Felice Bell was named the winner of the Xpress 2016 Indie 500 Flash Fiction Contest for her story, “Finding Astrid.” Bell’s entry was one of 55 submissions. The final judges were Jake Bible and Katey Schultz, who also named “Hitters” by Dan Damerville and “Ink” by Mare Carmody Borgelt as the runners up. Those stories will be published in next week’s issue of Xpress.
Finalists in the contest were Ellen Perry for “Bleak Midwinter,” Jim Himmelheber for “Please Pass the Stranger,” Lea McLellan for “The Date,” M. Jean Smith for “West Asheville 1987,” Rod Johnston for “Call Me Gibson,” Greg Candle for “The Day Hank Williams Came to Bunkum,” Maria Thomas for “In Sylva Time Stands,” Jan Meriwether for “Hanging at the Diner” and Scott Milhas for “Unaduti.”
Bell’s winning story appears in full:
“Finding Astrid”
They found my sister’s Honda jammed into dog hobble edging the French Broad. She hadn’t been home or to the restaurant on Patton for days. We hoped she’d left her boyfriend and run off to Nashville again. We didn’t like Kevin: He drank excessively and wore body spray.
The Honda sat in the impound lot downtown while it was checked for prints. If Astrid turned up, would she want it back? It broke my heart to think the word “if” in that sentence. It felt the way a dentist’s drill feels before the Novocaine starts.
After retrieving the Honda, I attacked it with organic citronella cleaner. I filled flesh-colored Ingles bags with crusty burrito wrappers, crumpled energy drink cans, and 14 Orange Peel ticket stubs.

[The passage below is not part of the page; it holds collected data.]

## src/rtl/cpu_pkg.sv

```systemverilog
// Shared fetch-path types: FSM state encoding, FIFO entry layout and a saturating counter helper.
package cpu_pkg;

  localparam int          INSTR_W         = 32;
  localparam int          PC_W            = 32;
  localparam logic [31:0] PC_STEP_DEFAULT = 32'd4;

  typedef enum logic [1:0] {
    BOOT   = 2'd0,
    RUN    = 2'd1,
    DRAIN  = 2'd2,
    HALTED = 2'd3
  } fetch_state_t;

  typedef struct packed {
    logic [INSTR_W-1:0] instr;
    logic [PC_W-1:0]    pc;
  } fetch_entry_t;

  // Statistics counters stick at all-ones instead of wrapping.
  function automatic logic [31:0] sat_inc(input logic [31:0] value, input logic [31:0] delta);
    logic [32:0] sum;
    sum = {1'b0, value} + {1'b0, delta};
    return sum[32] ? 32'hFFFF_FFFF : sum[31:0];
  endfunction

endpackage

```

## src/rtl/fetch_fifo.sv

```systemverilog
// DEPTH-entry synchronous FIFO of fetch entries with push/pop/clear; the head is read straight
// from storage so it holds while not popped.
module fetch_fifo
  import cpu_pkg::*;
#(
  parameter  int DEPTH = 4,
  localparam int AW    = $clog2(DEPTH),
  localparam int CW    = AW + 1
) (
  input  logic         clk,
  input  logic         reset,
  input  logic         clear,
  input  logic         push,
  input  fetch_entry_t push_data,
  input  logic         pop,
  output fetch_entry_t head,
  output logic [CW-1:0] count,
  output logic         full,
  output logic         empty
);

  localparam logic [CW-1:0] FULL_CNT = CW'(DEPTH);

  fetch_entry_t  mem_r [DEPTH];
  logic [AW-1:0] wr_ptr_r;
  logic [AW-1:0] rd_ptr_r;
  logic [CW-1:0] count_r;
  logic          do_push_s;
  logic          do_pop_s;

  // A push into a full FIFO is accepted only when a pop frees a slot in the same cycle.
  always_comb begin
    do_pop_s  = pop && (count_r != '0);
    do_push_s = push && ((count_r != FULL_CNT) || do_pop_s);
  end

  // Pointer and occupancy tracking; clear wins over push and pop.
  always_ff @(posedge clk or negedge reset) begin
    if (!reset) begin
      wr_ptr_r <= '0;
      rd_ptr_r <= '0;
      count_r  <= '0;
    end else if (clear) begin
      wr_ptr_r <= '0;
      rd_ptr_r <= '0;
      count_r  <= '0;
    end else begin
      if (do_push_s) wr_ptr_r <= wr_ptr_r + AW'(1);
      if (do_pop_s)  rd_ptr_r <= rd_ptr_r + AW'(1);
      if (do_push_s && !do_pop_s)      count_r <= count_r + CW'(1);
      else if (!do_push_s && do_pop_s) count_r <= count_r - CW'(1);
    end
  end

  // Entry storage, reset to zero so the head reads as zero out of reset.
  always_ff @(posedge clk or negedge reset) begin
    if (!reset) begin
      for (int i = 0; i < DEPTH; i++) mem_r[i] <= '0;
    end else if (do_push_s && !clear) begin
      mem_r[wr_ptr_r] <= push_data;
    end
  end

  assign head  = mem_r[rd_ptr_r];
  assign count = count_r;
  assign full  = (count_r == FULL_CNT);
  assign empty = (count_r == '0);

  fetch_fifo_chk #(.DEPTH(DEPTH), .CW(CW)) u_chk (
    .clk   (clk),
    .reset (reset),
    .clear (clear),
    .push  (push),
    .pop   (pop),
    .count (count_r)
  );

endmodule

```

## src/rtl/fetch_fifo_chk.sv

```systemverilog
// Protocol checker for fetch_fifo: flags a push into a full FIFO that no pop makes room for.
module fetch_fifo_chk #(
  parameter int DEPTH = 4,
  parameter int CW    = 3
) (
  input logic          clk,
  input logic          reset,
  input logic          clear,
  input logic          push,
  input logic          pop,
  input logic [CW-1:0] count
);

  localparam logic [CW-1:0] FULL_CNT = CW'(DEPTH);

  no_overflow: assert property (@(posedge clk) disable iff (!reset)
    !(push && !clear && !pop && (count == FULL_CNT)));

  count_in_range: assert property (@(posedge clk) disable iff (!reset)
    count <= FULL_CNT);

endmodule

```

## src/rtl/fetch_queue.sv

```systemverilog
// Instruction-fetch front end: PC generation, credit-limited reads, FIFO buffering, redirect and halt.
// Optional FETCH_STATS_EN adds saturating fetched/flushed counters.
module fetch_queue
  import cpu_pkg::*;
#(
  parameter  int          DEPTH    = 4,
  parameter  logic [31:0] RESET_PC = 32'h0000_0000,
  parameter  logic [31:0] PC_STEP  = PC_STEP_DEFAULT,
  localparam int          AW       = $clog2(DEPTH),
  localparam int          CW       = AW + 1
) (
  input  logic        clk,
  input  logic        reset,
  output logic [31:0] mem_addr,
  output logic        mem_read,
  input  logic [31:0] mem_rdata,
  input  logic        redirect,
  input  logic [31:0] redirect_pc,
  input  logic        halt,
  output logic [31:0] instr,
  output logic [31:0] instr_pc,
  output logic        instr_valid,
  input  logic        instr_ready,
  output logic        halted
`ifdef FETCH_STATS_EN
  ,
  output logic [31:0] stat_fetched,
  output logic [31:0] stat_flushed
`endif
);

  localparam logic [CW:0] DEPTH_W = (CW+1)'(DEPTH);

  fetch_state_t  state_r;
  logic [31:0]   fetch_pc_r;
  logic [31:0]   inflight_pc_r;
  logic          inflight_r;
  logic          issue_s;
  logic          push_s;
  logic          pop_s;
  logic [CW:0]   credit_used_s;
  logic [CW-1:0] count_s;
  logic          full_s;
  logic          empty_s;
  fetch_entry_t  head_s;
  fetch_entry_t  push_entry_s;

  // Words queued plus the one in flight must stay below DEPTH, so a return always finds a slot.
  always_comb begin
    credit_used_s      = {1'b0, count_s} + {{CW{1'b0}}, inflight_r};
    issue_s            = (state_r == RUN) && !redirect && !full_s && (credit_used_s < DEPTH_W);
    push_s             = inflight_r && !redirect;
    pop_s              = !empty_s && instr_ready;
    push_entry_s.instr = mem_rdata;
    push_entry_s.pc    = inflight_pc_r;
  end

  // PC generation and in-flight tracking; a redirect kills the return by suppressing its push.
  always_ff @(posedge clk or negedge reset) begin
    if (!reset) begin
      fetch_pc_r    <= RESET_PC;
      inflight_r    <= 1'b0;
      inflight_pc_r <= '0;
    end else begin
      inflight_r <= issue_s;
      if (issue_s) inflight_pc_r <= fetch_pc_r;
      if (redirect)     fetch_pc_r <= redirect_pc;
      else if (issue_s) fetch_pc_r <= fetch_pc_r + PC_STEP;
    end
  end

  // Fetch FSM; redirect overrides every state except the single post-reset BOOT cycle.
  always_ff @(posedge clk or negedge reset) begin
    if (!reset) begin
      state_r <= BOOT;
    end else if (redirect && (state_r != BOOT)) begin
      state_r <= halt ? HALTED : RUN;
    end else begin
      case (state_r)
        BOOT:    state_r <= RUN;
        RUN:     if (halt) state_r <= DRAIN;
        DRAIN:   if (!inflight_r) state_r <= HALTED;
        HALTED:  if (!halt) state_r <= RUN;
        default: state_r <= BOOT;
      endcase
    end
  end

  fetch_fifo #(.DEPTH(DEPTH)) u_fifo (
    .clk       (clk),
    .reset     (reset),
    .clear     (redirect),
    .push      (push_s),
    .push_data (push_entry_s),
    .pop       (pop_s),
    .head      (head_s),
    .count     (count_s),
    .full      (full_s),
    .empty     (empty_s)
  );

  assign mem_read    = issue_s;
  assign mem_addr    = fetch_pc_r;
  assign instr       = head_s.instr;
  assign instr_pc    = head_s.pc;
  assign instr_valid = !empty_s;
  assign halted      = (state_r == HALTED) && halt;

`ifdef FETCH_STATS_EN
  logic [31:0] stat_fetched_r;
  logic [31:0] stat_flushed_r;
  logic [31:0] flush_amt_s;

  // Entries still queued after an honoured pop, plus the killed in-flight word.
  always_comb begin
    flush_amt_s = 32'(count_s) - {31'd0, pop_s} + {31'd0, inflight_r};
  end

  // Saturating statistics counters.
  always_ff @(posedge clk or negedge reset) begin
    if (!reset) begin
      stat_fetched_r <= '0;
      stat_flushed_r <= '0;
    end else begin
      if (push_s)   stat_fetched_r <= sat_inc(stat_fetched_r, 32'd1);
      if (redirect) stat_flushed_r <= sat_inc(stat_flushed_r, flush_amt_s);
    end
  end

  assign stat_fetched = stat_fetched_r;
  assign stat_flushed = stat_flushed_r;
`endif

endmodule

```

Three years earlier, I graduated and left for UNC Charlotte to learn about drinking from Solo cups and pretending to be a different kind of girl. A year after that, Astrid graduated and worked at a Clock Restaurant in Greenville before moving home. She waited on her high school teachers; they whispered phrases like “unrealized potential.”
As teenagers, I could talk her into trespassing. There was a barn in Leicester with a deer stand on top. We watched it sway from below, then climbed up the ladder and sat up there. Wind snaked through the cracks between the boards. Our hair whipped around. Looking at her was looking in a fun-house mirror. I offered her my lipstick, and she asked, “Why are you putting on lipstick way the hell up here?”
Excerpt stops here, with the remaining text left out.